TASK ITEM: Return each line exactly as written. Begin with the first line of the entries and end with the line that has "module / cells".

* * *

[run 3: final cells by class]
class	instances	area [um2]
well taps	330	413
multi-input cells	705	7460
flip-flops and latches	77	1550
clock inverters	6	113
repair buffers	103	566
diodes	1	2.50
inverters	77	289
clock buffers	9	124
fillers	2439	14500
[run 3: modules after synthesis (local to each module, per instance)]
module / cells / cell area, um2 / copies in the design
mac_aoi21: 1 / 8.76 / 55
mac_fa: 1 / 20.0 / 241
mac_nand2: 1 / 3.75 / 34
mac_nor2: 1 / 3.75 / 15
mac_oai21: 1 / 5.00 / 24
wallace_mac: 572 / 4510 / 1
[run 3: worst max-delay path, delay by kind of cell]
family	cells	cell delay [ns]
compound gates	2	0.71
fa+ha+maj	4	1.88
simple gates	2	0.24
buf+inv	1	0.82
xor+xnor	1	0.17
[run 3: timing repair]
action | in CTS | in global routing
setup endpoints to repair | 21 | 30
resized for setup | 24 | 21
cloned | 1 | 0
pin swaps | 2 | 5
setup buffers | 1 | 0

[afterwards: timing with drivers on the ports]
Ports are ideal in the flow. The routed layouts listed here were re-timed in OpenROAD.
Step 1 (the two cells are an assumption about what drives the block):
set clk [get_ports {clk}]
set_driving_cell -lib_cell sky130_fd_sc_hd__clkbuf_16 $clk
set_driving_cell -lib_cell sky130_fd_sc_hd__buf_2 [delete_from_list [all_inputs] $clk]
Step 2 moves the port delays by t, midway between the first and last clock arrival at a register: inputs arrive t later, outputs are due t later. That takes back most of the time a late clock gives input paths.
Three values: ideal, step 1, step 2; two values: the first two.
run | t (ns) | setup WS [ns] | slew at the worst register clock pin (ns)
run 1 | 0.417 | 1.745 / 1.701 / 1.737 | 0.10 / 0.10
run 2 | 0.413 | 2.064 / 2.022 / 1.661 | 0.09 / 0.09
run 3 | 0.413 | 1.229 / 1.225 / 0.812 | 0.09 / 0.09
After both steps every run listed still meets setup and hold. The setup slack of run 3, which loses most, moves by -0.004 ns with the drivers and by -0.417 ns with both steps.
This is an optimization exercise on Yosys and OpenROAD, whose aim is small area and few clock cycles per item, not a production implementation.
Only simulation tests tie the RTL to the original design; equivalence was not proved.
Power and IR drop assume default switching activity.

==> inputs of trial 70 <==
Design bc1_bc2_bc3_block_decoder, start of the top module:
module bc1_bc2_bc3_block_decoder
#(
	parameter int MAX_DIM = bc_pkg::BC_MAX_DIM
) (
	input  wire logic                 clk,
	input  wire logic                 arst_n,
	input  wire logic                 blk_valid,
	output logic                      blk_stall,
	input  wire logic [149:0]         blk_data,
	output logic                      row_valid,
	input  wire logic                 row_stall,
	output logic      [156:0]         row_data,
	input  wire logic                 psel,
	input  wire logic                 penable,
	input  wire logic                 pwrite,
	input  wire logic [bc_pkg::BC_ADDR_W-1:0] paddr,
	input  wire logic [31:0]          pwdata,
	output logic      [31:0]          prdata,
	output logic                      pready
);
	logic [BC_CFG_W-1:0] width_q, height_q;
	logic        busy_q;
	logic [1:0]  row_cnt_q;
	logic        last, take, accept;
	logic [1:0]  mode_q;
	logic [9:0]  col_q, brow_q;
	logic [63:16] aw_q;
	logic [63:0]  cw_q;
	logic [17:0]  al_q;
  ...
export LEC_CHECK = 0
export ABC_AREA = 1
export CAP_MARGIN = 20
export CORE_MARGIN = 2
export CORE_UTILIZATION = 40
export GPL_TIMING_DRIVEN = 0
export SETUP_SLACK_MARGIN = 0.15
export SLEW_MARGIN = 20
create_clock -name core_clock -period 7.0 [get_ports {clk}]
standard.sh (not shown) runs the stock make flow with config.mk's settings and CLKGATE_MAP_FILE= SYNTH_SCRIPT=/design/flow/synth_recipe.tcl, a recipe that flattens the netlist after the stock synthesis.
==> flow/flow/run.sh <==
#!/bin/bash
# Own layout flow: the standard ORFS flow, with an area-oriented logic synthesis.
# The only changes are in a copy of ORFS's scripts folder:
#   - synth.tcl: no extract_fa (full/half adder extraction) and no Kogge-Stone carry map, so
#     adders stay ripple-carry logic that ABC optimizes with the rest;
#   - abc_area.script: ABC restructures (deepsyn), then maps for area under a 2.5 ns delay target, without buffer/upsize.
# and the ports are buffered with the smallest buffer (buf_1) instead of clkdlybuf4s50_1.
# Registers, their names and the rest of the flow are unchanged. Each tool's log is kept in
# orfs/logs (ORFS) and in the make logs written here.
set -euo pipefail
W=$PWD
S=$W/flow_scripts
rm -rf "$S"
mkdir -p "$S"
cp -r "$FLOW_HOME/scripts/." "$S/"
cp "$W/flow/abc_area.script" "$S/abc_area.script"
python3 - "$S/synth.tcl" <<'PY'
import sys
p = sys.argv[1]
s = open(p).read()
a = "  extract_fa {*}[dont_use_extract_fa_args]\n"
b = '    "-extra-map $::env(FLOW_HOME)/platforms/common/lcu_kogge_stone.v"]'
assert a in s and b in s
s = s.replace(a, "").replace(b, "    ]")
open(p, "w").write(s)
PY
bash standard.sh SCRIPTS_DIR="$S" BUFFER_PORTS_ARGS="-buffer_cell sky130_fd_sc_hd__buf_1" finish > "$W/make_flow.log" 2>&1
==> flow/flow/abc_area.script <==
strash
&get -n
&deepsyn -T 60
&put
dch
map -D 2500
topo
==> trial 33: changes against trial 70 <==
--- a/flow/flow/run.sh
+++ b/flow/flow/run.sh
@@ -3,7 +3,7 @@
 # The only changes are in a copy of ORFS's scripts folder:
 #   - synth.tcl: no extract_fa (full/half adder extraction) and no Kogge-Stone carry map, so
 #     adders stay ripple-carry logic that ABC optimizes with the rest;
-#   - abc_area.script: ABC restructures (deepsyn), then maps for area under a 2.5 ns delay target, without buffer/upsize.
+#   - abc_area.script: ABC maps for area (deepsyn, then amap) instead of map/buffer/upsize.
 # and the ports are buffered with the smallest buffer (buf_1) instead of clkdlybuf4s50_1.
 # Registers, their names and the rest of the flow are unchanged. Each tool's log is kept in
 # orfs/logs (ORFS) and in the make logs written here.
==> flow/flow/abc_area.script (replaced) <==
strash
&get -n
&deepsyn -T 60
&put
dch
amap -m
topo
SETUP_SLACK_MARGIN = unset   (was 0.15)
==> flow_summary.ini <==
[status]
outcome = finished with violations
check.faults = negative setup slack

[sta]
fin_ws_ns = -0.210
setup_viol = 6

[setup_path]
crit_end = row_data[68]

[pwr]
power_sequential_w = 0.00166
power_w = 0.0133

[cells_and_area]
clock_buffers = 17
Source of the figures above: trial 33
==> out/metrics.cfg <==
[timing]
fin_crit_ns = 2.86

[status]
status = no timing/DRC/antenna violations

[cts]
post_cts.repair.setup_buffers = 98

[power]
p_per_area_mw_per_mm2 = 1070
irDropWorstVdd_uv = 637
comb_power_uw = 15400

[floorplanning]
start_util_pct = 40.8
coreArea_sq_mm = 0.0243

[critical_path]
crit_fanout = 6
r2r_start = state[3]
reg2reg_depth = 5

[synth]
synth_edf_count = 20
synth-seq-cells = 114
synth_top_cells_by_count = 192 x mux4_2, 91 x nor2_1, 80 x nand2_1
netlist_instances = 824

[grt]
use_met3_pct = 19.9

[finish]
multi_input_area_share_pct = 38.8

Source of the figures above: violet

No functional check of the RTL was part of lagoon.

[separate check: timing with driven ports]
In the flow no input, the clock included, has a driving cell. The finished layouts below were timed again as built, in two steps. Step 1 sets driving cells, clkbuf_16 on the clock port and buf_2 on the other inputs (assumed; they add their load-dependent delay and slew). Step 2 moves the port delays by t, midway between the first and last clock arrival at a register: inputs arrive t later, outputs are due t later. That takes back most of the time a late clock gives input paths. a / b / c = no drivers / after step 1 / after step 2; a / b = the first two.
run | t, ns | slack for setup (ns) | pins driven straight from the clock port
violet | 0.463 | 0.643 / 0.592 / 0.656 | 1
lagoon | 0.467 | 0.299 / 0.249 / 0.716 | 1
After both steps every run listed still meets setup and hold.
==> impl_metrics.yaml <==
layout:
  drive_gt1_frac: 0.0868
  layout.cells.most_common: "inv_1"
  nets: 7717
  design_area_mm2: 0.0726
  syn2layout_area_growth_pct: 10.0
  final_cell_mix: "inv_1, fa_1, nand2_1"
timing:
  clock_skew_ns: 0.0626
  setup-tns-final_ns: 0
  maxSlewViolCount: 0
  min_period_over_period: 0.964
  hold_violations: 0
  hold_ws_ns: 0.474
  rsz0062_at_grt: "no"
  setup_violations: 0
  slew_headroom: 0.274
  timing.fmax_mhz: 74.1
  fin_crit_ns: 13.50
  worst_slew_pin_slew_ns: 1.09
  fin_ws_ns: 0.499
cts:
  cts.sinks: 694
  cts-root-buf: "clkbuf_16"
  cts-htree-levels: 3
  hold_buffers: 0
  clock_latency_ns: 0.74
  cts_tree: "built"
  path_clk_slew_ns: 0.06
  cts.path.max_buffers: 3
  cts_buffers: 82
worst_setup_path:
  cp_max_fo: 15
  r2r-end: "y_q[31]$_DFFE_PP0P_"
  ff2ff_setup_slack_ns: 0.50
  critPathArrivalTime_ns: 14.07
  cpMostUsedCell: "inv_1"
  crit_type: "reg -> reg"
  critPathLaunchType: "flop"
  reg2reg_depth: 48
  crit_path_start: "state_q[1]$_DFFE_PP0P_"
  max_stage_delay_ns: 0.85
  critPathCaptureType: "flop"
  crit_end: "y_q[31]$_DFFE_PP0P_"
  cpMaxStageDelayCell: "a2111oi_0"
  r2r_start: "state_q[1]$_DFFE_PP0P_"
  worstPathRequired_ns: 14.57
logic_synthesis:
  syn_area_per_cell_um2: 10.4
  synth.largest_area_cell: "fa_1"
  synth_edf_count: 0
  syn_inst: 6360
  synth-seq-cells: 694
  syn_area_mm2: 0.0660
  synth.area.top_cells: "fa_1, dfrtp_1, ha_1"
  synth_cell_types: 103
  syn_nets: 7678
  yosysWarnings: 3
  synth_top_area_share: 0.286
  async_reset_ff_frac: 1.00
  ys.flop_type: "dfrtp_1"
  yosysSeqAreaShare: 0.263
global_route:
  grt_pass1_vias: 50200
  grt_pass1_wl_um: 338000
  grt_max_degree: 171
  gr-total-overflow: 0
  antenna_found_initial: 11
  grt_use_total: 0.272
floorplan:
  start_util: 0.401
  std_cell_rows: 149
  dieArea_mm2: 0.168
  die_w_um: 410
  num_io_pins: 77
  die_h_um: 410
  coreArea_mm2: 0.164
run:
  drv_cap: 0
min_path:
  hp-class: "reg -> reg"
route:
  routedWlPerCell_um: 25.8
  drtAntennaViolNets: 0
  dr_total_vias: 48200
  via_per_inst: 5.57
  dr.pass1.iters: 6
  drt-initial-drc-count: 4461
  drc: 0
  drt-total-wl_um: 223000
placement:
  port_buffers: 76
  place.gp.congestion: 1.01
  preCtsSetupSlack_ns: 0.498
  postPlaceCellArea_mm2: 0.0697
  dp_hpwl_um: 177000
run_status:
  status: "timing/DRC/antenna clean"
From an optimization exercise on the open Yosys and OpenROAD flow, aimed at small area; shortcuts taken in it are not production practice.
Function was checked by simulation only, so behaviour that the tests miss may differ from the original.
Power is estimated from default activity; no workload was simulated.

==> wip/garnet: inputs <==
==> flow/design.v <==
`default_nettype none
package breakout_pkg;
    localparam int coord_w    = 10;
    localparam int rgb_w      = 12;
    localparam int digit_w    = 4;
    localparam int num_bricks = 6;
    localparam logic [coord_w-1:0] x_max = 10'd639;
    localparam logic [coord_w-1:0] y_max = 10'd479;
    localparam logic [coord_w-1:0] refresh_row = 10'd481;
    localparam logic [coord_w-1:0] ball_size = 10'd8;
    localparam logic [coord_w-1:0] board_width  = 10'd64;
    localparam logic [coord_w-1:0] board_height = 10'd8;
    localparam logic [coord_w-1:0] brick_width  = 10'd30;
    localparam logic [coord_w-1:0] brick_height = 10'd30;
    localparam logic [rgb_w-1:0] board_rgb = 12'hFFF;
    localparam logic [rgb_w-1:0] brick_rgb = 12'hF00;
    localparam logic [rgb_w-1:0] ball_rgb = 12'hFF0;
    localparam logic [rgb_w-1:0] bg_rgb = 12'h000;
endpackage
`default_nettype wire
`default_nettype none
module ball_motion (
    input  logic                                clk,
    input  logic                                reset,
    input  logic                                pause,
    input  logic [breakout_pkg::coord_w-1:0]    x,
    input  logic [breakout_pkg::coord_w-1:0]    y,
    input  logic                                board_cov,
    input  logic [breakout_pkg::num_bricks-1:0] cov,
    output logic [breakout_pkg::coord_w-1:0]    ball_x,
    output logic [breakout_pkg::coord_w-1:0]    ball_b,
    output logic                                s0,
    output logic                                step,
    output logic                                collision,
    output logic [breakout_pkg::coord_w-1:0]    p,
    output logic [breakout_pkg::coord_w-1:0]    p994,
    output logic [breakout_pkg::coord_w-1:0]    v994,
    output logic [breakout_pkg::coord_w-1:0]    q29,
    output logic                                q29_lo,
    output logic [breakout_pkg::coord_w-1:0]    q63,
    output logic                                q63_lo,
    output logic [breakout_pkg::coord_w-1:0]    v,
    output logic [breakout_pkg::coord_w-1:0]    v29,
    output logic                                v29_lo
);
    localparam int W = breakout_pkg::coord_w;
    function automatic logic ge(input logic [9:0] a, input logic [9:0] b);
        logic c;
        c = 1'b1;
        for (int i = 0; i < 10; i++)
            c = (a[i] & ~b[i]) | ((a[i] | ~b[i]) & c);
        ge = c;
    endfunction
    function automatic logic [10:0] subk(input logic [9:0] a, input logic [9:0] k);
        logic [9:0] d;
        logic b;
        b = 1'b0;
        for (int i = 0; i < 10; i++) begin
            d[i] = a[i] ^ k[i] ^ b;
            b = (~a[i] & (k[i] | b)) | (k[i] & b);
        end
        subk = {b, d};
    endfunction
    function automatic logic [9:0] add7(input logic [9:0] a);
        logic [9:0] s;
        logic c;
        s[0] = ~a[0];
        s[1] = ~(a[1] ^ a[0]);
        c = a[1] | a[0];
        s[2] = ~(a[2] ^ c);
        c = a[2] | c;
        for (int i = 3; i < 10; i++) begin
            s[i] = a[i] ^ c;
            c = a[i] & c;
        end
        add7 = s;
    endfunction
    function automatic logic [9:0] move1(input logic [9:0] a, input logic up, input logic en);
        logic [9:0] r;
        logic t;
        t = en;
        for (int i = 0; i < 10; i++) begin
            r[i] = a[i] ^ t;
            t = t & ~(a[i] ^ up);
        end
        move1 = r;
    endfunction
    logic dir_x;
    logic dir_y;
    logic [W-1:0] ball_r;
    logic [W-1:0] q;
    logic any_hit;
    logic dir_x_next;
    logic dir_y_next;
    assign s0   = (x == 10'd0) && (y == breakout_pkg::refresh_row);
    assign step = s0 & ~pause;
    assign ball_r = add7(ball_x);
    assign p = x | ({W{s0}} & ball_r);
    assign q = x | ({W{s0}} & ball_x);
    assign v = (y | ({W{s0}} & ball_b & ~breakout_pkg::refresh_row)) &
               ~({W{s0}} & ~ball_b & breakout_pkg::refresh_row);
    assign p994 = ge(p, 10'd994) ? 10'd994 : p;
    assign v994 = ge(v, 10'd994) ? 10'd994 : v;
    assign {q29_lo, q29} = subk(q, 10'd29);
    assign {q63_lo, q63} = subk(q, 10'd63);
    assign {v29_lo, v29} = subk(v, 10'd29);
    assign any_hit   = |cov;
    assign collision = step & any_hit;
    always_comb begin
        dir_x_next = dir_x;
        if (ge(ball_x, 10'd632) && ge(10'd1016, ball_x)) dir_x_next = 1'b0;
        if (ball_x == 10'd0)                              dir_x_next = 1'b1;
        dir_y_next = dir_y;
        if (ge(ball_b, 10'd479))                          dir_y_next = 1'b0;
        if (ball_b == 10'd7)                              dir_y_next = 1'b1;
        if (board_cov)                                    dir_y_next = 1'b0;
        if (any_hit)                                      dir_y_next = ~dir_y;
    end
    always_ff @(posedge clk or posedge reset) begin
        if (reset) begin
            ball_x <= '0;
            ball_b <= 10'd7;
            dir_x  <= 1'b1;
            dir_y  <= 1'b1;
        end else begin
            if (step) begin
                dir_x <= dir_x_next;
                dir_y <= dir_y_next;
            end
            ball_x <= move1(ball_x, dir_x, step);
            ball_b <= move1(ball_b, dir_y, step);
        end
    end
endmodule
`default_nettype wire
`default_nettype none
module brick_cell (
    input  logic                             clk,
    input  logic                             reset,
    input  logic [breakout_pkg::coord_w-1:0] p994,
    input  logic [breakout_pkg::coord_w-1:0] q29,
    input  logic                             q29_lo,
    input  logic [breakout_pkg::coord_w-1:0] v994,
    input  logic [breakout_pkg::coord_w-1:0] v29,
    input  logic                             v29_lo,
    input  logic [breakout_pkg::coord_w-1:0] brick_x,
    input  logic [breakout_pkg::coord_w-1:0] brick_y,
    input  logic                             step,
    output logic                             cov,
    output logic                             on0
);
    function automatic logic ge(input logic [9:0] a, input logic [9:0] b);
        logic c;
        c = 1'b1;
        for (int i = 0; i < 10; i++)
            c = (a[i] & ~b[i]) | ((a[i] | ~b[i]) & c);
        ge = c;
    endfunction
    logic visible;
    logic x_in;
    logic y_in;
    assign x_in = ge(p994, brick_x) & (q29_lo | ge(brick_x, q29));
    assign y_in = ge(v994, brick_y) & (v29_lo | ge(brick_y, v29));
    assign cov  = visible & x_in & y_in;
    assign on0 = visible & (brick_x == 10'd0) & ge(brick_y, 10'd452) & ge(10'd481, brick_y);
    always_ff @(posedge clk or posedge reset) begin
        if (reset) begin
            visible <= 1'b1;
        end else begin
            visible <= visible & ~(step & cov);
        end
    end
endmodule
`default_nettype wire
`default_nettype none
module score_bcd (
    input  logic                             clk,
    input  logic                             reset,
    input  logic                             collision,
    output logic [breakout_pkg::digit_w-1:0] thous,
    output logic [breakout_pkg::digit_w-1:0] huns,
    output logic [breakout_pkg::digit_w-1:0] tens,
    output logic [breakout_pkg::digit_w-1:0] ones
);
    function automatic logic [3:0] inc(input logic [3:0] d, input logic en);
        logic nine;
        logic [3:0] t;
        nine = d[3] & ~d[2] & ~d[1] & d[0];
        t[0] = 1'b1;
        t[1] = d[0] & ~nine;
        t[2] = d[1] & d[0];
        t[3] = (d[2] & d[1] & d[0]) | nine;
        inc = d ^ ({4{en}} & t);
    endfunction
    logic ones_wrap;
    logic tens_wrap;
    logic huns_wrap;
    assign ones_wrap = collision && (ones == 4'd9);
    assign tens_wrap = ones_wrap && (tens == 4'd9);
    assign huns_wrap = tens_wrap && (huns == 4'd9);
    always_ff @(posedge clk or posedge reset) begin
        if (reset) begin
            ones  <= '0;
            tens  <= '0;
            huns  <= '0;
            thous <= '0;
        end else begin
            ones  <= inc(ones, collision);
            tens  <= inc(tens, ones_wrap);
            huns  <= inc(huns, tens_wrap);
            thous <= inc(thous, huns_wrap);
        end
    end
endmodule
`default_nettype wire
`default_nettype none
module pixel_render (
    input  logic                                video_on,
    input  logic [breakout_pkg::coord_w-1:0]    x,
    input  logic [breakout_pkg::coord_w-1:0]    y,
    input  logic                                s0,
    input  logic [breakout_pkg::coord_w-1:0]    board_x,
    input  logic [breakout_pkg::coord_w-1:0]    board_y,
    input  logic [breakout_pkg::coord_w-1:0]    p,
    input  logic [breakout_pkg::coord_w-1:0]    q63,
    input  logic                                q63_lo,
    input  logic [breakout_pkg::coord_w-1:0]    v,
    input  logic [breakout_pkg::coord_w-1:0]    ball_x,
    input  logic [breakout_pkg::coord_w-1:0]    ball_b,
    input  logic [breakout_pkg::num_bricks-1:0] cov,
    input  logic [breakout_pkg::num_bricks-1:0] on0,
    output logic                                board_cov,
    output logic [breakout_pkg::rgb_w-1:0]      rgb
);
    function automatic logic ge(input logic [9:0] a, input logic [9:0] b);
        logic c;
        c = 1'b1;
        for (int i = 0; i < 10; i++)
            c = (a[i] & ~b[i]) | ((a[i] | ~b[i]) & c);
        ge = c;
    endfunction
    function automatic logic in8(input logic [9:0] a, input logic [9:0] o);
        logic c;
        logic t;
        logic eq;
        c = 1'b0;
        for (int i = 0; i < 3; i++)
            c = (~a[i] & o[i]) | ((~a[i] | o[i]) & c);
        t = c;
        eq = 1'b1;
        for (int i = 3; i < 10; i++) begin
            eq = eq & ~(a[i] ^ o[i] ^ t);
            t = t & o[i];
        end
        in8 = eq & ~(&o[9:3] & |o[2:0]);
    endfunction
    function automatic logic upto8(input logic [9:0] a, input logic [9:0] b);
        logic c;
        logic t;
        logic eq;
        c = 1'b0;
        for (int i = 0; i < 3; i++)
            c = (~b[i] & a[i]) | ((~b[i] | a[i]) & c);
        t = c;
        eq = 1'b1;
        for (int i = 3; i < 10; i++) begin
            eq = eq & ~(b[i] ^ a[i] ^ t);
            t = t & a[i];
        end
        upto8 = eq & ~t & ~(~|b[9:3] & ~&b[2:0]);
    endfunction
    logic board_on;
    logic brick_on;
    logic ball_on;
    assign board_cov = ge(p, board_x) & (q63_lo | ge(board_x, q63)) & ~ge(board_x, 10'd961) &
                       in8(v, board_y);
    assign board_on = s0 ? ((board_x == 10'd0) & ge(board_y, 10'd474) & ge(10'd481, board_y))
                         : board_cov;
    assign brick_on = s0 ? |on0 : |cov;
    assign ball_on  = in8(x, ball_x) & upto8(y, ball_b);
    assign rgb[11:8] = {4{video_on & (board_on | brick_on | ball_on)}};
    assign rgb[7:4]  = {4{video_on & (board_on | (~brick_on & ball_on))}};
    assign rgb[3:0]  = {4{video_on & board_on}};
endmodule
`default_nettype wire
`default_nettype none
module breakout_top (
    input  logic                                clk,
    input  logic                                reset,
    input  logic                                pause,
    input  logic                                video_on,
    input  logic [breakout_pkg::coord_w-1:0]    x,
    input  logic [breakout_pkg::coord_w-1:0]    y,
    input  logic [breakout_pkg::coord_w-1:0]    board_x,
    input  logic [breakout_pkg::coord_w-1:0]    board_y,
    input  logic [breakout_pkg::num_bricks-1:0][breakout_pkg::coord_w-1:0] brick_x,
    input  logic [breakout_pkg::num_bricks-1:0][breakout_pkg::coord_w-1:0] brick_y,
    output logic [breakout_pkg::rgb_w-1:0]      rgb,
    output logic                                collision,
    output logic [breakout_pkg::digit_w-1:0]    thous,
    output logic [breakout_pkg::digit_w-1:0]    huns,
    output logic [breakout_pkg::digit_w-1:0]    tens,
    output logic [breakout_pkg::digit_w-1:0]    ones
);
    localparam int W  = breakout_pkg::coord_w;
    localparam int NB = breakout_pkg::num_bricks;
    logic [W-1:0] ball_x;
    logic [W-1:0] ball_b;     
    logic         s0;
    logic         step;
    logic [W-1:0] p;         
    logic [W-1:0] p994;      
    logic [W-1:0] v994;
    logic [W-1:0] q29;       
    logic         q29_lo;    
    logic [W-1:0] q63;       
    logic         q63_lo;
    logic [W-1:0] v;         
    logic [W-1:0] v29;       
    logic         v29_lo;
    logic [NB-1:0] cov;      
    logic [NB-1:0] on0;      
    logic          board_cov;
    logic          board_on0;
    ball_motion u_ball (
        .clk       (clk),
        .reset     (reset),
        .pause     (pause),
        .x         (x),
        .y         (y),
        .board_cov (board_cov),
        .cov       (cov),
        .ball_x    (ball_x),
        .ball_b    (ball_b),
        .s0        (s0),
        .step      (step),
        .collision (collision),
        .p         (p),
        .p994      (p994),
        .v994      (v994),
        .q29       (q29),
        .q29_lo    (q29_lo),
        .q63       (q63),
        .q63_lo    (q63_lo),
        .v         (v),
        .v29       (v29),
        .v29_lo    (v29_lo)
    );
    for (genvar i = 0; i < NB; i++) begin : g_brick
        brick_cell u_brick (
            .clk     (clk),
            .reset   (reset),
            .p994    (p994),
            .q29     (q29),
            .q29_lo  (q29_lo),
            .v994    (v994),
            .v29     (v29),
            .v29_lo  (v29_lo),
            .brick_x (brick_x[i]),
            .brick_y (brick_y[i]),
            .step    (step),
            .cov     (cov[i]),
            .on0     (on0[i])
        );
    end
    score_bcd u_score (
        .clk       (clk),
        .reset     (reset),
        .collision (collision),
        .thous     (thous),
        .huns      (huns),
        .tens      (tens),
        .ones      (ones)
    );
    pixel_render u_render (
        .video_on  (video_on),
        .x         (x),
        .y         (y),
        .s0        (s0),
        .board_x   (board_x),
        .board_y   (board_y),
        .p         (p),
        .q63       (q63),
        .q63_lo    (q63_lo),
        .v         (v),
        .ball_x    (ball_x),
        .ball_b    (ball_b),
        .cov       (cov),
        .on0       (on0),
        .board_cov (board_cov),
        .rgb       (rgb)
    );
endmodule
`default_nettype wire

* * *

RESPONSE FOR THIS EXERCISE:
[run 3: final cells by class]
class	instances	area [um2]
well taps	330	413
multi-input cells	705	7460
flip-flops and latches	77	1550
clock inverters	6	113
repair buffers	103	566
diodes	1	2.50
inverters	77	289
clock buffers	9	124
fillers	2439	14500
[run 3: modules after synthesis (local to each module, per instance)]
module / cells / cell area, um2 / copies in the design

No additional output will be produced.